* _Exercise brief_
From the listing below, pick out each line with the word "higher".

[[ Entries provided, beginning ]]

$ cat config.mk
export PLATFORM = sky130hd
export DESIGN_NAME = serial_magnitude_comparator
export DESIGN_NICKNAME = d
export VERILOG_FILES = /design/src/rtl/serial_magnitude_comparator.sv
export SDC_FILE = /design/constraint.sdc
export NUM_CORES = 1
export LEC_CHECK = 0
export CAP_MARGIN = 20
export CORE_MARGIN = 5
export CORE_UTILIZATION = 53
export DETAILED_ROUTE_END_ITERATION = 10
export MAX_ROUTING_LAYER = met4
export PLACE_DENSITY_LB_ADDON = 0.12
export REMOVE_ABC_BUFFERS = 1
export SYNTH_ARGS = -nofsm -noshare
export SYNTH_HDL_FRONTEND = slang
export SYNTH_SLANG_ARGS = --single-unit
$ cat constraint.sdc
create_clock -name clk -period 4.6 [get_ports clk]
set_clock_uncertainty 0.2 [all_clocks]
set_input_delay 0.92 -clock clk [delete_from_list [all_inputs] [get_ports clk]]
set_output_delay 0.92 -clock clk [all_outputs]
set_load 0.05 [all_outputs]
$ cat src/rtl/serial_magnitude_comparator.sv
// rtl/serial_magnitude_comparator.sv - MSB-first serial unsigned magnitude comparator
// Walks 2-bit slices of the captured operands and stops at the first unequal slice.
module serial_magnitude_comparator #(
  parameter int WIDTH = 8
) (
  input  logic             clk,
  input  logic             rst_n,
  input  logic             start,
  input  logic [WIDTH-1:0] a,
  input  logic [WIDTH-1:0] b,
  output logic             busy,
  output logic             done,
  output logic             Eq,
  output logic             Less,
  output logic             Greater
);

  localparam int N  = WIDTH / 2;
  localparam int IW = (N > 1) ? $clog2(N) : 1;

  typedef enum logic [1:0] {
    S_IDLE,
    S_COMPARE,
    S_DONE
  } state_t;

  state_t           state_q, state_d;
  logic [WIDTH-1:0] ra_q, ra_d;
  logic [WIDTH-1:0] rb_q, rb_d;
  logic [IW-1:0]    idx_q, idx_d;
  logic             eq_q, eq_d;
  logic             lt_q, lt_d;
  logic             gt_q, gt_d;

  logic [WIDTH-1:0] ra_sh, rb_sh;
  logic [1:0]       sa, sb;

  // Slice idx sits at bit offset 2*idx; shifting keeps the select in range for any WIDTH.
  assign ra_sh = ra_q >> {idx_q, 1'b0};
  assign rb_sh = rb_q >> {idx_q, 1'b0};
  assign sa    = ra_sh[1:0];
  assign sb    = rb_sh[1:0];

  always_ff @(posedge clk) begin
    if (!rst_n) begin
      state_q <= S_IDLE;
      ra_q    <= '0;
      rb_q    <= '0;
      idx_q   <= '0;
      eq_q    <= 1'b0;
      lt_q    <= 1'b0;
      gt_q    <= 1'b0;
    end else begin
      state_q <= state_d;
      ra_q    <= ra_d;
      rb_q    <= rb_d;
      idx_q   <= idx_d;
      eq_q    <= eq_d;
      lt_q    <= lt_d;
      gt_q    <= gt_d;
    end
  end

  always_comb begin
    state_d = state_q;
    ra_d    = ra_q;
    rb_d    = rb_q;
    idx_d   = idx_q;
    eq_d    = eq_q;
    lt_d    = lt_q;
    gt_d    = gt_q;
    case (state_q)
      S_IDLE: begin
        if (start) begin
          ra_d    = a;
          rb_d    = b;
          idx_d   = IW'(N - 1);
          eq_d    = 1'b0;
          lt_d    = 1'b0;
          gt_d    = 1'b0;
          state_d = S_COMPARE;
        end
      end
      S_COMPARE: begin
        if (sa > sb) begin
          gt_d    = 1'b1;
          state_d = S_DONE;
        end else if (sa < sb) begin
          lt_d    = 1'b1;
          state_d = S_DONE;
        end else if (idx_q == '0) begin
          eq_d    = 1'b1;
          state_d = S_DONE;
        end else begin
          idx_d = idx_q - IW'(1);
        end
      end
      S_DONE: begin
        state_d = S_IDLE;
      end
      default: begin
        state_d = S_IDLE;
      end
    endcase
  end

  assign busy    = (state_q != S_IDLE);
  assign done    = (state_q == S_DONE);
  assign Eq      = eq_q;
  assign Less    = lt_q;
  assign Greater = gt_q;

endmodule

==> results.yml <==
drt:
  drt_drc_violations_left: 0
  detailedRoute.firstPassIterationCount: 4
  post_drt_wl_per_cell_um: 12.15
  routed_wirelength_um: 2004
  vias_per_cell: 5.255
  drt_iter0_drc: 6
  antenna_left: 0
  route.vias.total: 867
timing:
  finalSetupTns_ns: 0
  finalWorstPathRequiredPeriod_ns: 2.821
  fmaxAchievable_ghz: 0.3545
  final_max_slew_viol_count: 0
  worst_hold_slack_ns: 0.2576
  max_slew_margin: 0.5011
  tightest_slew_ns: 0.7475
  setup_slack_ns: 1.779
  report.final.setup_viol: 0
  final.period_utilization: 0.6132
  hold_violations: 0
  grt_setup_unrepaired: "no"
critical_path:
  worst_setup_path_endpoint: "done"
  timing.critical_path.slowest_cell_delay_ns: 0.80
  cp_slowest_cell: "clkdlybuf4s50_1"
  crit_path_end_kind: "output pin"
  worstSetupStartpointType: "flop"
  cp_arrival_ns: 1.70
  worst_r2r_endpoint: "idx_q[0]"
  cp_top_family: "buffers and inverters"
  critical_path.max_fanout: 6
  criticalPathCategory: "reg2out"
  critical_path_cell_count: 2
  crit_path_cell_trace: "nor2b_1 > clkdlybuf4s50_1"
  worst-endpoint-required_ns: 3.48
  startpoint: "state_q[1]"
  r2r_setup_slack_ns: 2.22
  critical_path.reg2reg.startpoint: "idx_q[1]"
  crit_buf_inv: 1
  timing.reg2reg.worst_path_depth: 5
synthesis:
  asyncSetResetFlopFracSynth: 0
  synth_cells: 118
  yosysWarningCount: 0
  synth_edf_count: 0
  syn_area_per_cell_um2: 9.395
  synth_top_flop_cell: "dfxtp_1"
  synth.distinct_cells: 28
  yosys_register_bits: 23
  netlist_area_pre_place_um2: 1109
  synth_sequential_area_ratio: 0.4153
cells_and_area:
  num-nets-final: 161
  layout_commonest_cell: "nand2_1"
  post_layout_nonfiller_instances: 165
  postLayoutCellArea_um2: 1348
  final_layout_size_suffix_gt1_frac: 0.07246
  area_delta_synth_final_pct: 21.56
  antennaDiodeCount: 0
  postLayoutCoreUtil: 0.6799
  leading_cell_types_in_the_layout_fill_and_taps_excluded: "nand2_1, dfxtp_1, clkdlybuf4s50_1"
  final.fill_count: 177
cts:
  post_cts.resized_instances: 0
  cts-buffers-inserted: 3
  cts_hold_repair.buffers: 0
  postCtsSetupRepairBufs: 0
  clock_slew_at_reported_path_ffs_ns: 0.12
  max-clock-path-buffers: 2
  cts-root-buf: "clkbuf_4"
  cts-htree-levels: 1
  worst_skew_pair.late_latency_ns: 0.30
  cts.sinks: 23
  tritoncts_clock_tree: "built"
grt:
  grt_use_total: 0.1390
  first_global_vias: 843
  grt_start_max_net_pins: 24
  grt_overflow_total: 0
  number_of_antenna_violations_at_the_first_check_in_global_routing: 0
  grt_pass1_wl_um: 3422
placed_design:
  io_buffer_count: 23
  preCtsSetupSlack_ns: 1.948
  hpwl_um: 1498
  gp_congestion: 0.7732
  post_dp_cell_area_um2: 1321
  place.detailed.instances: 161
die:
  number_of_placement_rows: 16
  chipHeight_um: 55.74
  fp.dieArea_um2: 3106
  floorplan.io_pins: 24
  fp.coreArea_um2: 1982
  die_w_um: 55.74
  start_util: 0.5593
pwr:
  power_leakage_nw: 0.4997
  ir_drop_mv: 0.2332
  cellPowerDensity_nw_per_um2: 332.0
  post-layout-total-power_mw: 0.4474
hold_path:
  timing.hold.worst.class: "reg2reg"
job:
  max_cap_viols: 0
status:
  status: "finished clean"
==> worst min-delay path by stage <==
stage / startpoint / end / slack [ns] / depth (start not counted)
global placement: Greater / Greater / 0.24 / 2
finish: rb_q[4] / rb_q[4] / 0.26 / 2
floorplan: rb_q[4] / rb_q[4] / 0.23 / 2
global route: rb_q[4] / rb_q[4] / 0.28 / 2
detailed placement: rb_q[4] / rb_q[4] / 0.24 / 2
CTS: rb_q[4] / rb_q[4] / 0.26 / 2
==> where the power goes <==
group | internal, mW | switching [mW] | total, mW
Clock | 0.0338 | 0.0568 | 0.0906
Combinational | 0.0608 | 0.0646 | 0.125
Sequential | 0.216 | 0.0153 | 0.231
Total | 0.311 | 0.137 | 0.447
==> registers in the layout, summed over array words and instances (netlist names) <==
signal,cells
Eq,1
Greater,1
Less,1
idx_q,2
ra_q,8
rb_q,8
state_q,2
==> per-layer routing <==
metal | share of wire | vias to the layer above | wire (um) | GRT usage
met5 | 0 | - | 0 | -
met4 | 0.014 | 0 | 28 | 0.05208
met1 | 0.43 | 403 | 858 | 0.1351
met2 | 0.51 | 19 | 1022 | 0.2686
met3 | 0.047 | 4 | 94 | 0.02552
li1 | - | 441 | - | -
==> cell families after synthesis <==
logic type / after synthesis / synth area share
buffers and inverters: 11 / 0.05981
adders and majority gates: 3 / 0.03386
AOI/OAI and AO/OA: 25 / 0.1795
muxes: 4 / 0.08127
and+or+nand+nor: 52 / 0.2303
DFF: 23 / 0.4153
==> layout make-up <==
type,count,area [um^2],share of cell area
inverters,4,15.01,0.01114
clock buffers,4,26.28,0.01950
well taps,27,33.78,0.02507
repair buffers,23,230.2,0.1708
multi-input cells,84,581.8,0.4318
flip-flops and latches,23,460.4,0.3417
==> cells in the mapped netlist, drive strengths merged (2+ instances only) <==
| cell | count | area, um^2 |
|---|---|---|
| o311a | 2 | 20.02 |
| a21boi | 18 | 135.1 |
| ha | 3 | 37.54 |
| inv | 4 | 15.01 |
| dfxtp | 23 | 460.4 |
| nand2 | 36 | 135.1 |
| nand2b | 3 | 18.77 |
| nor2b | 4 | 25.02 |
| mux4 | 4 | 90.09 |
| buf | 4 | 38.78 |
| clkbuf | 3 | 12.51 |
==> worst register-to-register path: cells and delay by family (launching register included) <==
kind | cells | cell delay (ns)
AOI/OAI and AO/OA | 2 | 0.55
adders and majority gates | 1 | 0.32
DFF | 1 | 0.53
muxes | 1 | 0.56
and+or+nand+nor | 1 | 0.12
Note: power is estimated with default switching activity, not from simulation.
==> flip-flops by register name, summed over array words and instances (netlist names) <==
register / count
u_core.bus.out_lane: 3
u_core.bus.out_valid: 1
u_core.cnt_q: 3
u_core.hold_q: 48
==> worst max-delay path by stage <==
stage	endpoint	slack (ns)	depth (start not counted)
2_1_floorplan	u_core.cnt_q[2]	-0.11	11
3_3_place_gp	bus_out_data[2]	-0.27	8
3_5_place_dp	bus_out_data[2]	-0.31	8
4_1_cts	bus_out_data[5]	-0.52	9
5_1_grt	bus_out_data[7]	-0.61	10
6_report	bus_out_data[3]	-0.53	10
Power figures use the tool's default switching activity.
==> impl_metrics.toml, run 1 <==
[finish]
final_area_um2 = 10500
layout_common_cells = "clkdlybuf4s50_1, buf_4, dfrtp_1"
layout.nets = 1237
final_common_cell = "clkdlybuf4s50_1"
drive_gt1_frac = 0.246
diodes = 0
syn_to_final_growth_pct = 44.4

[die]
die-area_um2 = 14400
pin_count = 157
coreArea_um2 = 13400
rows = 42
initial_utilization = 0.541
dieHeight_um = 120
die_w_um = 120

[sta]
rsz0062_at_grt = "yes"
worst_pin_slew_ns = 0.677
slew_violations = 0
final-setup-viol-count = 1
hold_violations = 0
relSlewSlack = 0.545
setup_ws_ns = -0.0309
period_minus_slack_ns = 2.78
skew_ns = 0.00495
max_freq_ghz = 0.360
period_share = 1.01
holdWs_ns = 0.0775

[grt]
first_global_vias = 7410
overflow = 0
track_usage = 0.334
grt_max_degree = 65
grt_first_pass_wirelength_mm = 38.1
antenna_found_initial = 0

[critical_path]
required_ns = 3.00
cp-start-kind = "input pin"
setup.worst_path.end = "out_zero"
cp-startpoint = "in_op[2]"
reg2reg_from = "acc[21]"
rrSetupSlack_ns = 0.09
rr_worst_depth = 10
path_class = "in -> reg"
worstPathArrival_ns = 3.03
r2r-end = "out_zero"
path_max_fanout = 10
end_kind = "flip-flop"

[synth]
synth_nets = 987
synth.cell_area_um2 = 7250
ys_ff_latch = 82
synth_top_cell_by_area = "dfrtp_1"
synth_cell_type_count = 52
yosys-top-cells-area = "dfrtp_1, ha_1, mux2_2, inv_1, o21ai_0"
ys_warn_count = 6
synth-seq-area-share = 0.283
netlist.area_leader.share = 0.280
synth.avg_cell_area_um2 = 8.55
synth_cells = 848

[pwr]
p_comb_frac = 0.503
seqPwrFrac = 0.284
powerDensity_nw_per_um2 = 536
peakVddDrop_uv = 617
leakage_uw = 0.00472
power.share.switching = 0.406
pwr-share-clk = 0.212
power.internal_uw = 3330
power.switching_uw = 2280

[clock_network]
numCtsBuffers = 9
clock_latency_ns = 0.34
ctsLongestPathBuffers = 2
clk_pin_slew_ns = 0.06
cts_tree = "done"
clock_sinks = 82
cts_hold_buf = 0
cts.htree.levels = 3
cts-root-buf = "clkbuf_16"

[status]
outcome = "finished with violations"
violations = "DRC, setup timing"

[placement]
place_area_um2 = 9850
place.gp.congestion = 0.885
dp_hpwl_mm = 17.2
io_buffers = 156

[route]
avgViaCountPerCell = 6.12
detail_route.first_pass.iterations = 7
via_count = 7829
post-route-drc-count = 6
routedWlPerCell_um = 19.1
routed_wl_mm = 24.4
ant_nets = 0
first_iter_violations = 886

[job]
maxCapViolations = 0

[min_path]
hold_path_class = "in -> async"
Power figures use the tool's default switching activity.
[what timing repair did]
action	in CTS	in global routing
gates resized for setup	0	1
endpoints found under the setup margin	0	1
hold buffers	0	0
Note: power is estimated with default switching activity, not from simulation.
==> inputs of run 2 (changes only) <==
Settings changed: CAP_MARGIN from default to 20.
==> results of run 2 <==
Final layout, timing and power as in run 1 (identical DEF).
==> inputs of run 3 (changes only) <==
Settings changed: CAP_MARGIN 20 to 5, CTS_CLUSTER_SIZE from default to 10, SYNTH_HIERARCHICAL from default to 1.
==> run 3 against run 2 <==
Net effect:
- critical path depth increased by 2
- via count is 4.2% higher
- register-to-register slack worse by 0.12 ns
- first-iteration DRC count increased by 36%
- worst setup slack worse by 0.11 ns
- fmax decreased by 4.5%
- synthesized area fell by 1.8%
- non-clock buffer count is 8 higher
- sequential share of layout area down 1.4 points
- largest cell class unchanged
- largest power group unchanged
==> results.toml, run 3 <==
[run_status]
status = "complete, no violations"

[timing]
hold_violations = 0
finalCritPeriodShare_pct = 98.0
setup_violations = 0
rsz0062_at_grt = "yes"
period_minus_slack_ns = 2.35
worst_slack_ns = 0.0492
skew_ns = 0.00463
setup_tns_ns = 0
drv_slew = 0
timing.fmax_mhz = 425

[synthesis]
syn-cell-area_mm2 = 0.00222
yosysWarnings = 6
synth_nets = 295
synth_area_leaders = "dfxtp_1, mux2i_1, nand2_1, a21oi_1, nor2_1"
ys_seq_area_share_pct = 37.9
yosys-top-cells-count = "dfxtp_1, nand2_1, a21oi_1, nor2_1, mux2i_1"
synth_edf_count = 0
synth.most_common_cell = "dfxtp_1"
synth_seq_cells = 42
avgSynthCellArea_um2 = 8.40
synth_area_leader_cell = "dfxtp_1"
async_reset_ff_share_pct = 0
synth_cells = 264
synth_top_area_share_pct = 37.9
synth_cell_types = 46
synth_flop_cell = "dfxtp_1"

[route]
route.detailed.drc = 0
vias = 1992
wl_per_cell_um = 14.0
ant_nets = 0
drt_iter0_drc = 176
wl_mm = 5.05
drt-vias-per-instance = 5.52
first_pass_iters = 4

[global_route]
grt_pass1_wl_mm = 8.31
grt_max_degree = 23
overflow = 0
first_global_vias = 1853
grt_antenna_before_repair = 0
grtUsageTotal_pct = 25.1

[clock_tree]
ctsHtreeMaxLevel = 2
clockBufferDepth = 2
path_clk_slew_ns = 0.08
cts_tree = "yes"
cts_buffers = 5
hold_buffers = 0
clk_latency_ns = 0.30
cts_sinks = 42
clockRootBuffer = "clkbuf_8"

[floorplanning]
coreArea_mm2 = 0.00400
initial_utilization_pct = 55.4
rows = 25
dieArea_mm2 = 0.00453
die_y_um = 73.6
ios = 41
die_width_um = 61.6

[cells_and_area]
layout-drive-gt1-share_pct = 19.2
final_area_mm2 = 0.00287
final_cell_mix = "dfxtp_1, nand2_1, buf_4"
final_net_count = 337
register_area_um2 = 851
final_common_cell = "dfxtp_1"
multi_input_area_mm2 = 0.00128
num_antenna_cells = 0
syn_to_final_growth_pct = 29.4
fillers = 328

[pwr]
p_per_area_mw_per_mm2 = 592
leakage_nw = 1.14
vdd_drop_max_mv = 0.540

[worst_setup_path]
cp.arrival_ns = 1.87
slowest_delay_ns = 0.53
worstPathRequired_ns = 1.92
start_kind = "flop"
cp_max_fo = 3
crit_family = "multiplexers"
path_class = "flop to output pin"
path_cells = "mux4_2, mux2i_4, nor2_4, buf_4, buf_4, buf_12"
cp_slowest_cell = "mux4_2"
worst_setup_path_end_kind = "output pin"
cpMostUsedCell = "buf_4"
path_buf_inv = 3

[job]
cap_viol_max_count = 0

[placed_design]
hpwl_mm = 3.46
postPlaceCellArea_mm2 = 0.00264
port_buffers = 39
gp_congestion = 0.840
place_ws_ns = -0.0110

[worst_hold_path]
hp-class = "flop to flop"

[[ Entries provided, end ]]

* _Final answer_
- via count is 4.2% higher
- non-clock buffer count is 8 higher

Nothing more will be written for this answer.